• Stored data entries:
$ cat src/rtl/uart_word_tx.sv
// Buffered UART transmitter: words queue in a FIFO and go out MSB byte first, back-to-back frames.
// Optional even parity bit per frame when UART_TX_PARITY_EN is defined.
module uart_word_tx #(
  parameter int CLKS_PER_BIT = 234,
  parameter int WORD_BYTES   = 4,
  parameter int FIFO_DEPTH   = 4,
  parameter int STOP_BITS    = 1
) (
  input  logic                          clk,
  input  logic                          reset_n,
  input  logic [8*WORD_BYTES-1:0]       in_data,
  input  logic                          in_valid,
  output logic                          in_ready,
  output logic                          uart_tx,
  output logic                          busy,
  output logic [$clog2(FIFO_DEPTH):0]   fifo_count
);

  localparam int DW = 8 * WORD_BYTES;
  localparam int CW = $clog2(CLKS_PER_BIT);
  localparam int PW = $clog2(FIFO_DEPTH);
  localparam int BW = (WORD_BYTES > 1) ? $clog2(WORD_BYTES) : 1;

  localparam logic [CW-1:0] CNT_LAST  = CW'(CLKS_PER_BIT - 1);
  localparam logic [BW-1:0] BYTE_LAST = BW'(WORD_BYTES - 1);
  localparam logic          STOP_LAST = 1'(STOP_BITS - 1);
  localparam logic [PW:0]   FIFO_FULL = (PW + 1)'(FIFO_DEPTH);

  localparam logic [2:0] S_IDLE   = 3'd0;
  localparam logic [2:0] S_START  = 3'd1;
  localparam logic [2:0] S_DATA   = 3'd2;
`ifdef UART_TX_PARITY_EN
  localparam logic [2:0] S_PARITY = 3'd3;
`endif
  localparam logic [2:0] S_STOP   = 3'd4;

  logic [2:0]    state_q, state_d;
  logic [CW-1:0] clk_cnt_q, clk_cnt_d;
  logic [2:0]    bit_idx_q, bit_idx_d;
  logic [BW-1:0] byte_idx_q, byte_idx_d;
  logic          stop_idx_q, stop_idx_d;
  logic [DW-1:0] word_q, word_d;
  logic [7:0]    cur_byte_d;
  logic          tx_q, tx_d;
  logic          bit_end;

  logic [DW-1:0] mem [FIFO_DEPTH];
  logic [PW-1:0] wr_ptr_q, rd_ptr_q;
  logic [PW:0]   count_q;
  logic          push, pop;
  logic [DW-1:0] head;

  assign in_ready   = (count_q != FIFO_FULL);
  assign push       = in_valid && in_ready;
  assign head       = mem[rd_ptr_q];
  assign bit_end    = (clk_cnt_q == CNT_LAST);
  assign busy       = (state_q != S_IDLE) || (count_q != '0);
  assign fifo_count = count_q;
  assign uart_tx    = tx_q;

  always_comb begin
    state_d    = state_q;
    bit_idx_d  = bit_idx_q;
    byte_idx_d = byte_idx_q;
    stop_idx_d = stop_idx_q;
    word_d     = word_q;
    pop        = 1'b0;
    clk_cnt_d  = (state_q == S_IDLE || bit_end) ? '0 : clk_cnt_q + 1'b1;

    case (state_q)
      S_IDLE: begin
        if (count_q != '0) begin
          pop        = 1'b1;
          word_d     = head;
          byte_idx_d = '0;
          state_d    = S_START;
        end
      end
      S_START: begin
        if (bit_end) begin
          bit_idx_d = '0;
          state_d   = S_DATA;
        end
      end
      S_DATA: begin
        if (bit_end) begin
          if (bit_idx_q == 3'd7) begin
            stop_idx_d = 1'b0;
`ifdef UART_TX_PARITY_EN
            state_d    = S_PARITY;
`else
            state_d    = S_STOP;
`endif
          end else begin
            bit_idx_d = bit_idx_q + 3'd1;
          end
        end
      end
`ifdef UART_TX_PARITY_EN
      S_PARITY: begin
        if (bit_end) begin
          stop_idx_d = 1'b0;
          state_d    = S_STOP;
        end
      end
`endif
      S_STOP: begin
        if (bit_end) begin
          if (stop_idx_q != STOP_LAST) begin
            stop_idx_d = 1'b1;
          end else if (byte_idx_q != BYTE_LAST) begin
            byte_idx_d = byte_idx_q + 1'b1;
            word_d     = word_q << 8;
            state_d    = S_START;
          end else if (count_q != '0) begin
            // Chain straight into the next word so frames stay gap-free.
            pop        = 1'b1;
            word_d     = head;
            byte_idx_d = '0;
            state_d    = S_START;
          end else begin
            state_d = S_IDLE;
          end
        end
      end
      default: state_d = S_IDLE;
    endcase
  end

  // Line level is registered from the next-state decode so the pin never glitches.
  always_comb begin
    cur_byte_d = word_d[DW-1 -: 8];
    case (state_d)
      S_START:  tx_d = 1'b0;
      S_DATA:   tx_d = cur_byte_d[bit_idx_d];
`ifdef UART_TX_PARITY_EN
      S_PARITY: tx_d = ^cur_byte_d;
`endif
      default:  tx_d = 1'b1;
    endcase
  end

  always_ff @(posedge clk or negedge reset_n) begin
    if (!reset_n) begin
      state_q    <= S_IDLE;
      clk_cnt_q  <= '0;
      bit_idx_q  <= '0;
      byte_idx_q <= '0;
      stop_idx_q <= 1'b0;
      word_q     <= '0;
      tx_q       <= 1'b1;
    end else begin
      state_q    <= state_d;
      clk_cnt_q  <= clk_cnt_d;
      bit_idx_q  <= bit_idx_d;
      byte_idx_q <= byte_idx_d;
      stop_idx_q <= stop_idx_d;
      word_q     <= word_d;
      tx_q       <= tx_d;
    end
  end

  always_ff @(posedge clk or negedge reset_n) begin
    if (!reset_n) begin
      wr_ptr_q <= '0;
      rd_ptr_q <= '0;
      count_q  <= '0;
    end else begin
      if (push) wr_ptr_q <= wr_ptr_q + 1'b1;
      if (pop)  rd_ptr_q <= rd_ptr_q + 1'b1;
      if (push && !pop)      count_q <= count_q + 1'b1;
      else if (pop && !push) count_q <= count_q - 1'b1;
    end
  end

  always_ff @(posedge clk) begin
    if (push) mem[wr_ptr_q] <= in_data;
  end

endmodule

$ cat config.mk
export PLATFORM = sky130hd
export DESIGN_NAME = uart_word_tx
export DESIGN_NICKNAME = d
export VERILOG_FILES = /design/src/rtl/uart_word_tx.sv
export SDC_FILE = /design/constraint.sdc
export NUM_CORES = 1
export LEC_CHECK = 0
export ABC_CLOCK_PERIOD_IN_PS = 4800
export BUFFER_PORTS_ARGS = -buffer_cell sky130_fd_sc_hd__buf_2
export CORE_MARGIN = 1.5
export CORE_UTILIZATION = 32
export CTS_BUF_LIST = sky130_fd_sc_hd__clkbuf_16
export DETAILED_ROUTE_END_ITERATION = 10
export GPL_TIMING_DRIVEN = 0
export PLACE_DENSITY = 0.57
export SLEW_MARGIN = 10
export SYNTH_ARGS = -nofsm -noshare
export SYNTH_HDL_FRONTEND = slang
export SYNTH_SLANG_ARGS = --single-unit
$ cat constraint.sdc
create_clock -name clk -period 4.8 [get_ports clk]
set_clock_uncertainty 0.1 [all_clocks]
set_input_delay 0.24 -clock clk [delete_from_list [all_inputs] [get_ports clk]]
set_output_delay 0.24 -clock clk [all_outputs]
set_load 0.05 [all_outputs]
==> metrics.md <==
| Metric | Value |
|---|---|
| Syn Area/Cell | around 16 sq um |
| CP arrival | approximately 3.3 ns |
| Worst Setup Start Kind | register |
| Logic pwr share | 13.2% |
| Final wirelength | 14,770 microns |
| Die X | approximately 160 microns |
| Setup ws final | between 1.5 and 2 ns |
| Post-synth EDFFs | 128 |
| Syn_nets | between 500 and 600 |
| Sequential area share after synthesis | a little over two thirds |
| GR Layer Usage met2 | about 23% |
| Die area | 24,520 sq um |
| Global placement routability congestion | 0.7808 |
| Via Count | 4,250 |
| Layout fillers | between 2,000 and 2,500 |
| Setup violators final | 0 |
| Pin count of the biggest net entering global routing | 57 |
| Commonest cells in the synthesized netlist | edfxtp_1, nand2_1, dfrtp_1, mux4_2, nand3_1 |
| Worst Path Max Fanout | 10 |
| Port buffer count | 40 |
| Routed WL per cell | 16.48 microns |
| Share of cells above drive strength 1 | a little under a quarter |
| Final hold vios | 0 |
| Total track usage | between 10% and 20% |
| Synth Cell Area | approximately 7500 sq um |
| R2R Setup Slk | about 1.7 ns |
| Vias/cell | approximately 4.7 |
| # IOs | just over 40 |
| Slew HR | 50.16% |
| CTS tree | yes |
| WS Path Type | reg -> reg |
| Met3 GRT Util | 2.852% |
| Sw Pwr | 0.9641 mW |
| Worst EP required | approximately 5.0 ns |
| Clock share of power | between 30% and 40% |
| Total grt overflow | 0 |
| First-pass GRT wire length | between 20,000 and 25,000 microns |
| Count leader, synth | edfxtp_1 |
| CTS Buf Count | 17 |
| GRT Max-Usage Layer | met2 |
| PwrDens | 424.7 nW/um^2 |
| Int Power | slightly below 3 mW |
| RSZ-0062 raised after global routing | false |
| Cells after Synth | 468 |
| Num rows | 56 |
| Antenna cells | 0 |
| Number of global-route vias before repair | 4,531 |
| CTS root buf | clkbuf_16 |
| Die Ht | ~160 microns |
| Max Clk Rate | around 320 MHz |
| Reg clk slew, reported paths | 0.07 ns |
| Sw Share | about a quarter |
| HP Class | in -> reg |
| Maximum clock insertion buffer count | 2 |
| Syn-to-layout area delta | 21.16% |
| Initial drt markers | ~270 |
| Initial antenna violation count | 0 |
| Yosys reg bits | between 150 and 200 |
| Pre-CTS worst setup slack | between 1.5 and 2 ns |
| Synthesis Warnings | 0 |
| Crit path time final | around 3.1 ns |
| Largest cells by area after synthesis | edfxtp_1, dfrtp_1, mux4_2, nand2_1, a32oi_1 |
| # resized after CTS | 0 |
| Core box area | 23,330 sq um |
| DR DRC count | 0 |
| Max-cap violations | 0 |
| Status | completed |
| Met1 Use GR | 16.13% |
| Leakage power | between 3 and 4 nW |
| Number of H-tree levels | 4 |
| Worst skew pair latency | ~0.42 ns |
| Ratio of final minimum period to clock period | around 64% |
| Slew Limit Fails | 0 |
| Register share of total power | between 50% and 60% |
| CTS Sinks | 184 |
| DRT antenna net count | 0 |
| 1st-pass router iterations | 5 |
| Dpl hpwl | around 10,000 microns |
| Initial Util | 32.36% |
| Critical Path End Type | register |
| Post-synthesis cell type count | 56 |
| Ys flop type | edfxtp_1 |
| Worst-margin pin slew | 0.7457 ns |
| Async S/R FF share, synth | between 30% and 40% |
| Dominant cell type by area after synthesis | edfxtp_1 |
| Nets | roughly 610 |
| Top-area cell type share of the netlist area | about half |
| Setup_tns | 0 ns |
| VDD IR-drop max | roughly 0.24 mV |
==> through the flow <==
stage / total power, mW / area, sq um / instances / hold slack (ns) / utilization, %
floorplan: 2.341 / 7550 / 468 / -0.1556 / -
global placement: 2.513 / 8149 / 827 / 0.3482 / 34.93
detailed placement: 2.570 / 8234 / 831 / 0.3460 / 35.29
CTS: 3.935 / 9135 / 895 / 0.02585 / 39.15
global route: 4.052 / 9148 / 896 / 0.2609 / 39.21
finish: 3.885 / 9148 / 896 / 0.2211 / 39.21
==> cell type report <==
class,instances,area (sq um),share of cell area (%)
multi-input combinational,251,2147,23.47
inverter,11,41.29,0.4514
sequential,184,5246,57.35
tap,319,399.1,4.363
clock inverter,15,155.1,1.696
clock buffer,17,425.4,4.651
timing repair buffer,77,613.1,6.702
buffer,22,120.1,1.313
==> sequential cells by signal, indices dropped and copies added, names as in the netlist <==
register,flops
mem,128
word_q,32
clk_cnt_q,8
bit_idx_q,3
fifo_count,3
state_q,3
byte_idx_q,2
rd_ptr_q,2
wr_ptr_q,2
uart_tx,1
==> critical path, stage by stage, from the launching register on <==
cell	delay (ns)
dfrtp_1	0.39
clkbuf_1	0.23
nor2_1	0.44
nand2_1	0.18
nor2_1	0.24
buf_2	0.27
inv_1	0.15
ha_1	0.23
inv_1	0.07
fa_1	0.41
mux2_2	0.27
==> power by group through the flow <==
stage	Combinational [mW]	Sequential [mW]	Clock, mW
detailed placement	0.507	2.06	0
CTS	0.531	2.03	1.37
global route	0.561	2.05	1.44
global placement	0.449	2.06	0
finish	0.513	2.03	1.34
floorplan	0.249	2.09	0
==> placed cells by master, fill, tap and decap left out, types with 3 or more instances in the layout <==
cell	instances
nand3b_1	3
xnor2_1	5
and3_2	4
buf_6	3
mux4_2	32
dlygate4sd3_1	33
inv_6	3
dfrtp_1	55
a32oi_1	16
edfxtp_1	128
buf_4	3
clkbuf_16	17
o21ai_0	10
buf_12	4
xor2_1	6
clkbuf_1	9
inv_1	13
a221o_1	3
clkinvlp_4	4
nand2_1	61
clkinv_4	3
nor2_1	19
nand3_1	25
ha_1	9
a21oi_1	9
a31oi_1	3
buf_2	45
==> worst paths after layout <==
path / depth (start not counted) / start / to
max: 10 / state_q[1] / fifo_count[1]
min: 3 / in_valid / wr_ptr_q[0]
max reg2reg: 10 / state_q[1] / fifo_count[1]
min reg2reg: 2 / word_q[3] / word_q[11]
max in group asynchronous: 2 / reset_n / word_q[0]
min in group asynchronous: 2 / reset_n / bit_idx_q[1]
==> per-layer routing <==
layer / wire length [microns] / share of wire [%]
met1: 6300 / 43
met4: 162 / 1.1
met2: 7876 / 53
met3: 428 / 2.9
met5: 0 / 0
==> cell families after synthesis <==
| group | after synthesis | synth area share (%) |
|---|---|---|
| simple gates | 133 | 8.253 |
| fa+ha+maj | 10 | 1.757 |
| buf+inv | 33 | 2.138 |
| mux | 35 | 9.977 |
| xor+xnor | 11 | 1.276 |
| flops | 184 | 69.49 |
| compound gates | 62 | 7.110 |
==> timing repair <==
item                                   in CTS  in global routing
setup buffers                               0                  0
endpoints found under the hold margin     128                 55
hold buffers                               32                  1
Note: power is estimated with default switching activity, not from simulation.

• EXERCISE AIM: Exactly as written, repeat each line from the beginning of the data above to the line containing "localparam int BW", inclusive.

• PROBLEM SOLUTION:
$ cat src/rtl/uart_word_tx.sv
// Buffered UART transmitter: words queue in a FIFO and go out MSB byte first, back-to-back frames.
// Optional even parity bit per frame when UART_TX_PARITY_EN is defined.
module uart_word_tx #(
  parameter int CLKS_PER_BIT = 234,
  parameter int WORD_BYTES   = 4,
  parameter int FIFO_DEPTH   = 4,
  parameter int STOP_BITS    = 1
) (
  input  logic                          clk,
  input  logic                          reset_n,
  input  logic [8*WORD_BYTES-1:0]       in_data,
  input  logic                          in_valid,
  output logic                          in_ready,
  output logic                          uart_tx,
  output logic                          busy,
  output logic [$clog2(FIFO_DEPTH):0]   fifo_count
);

  localparam int DW = 8 * WORD_BYTES;
  localparam int CW = $clog2(CLKS_PER_BIT);
  localparam int PW = $clog2(FIFO_DEPTH);
  localparam int BW = (WORD_BYTES > 1) ? $clog2(WORD_BYTES) : 1;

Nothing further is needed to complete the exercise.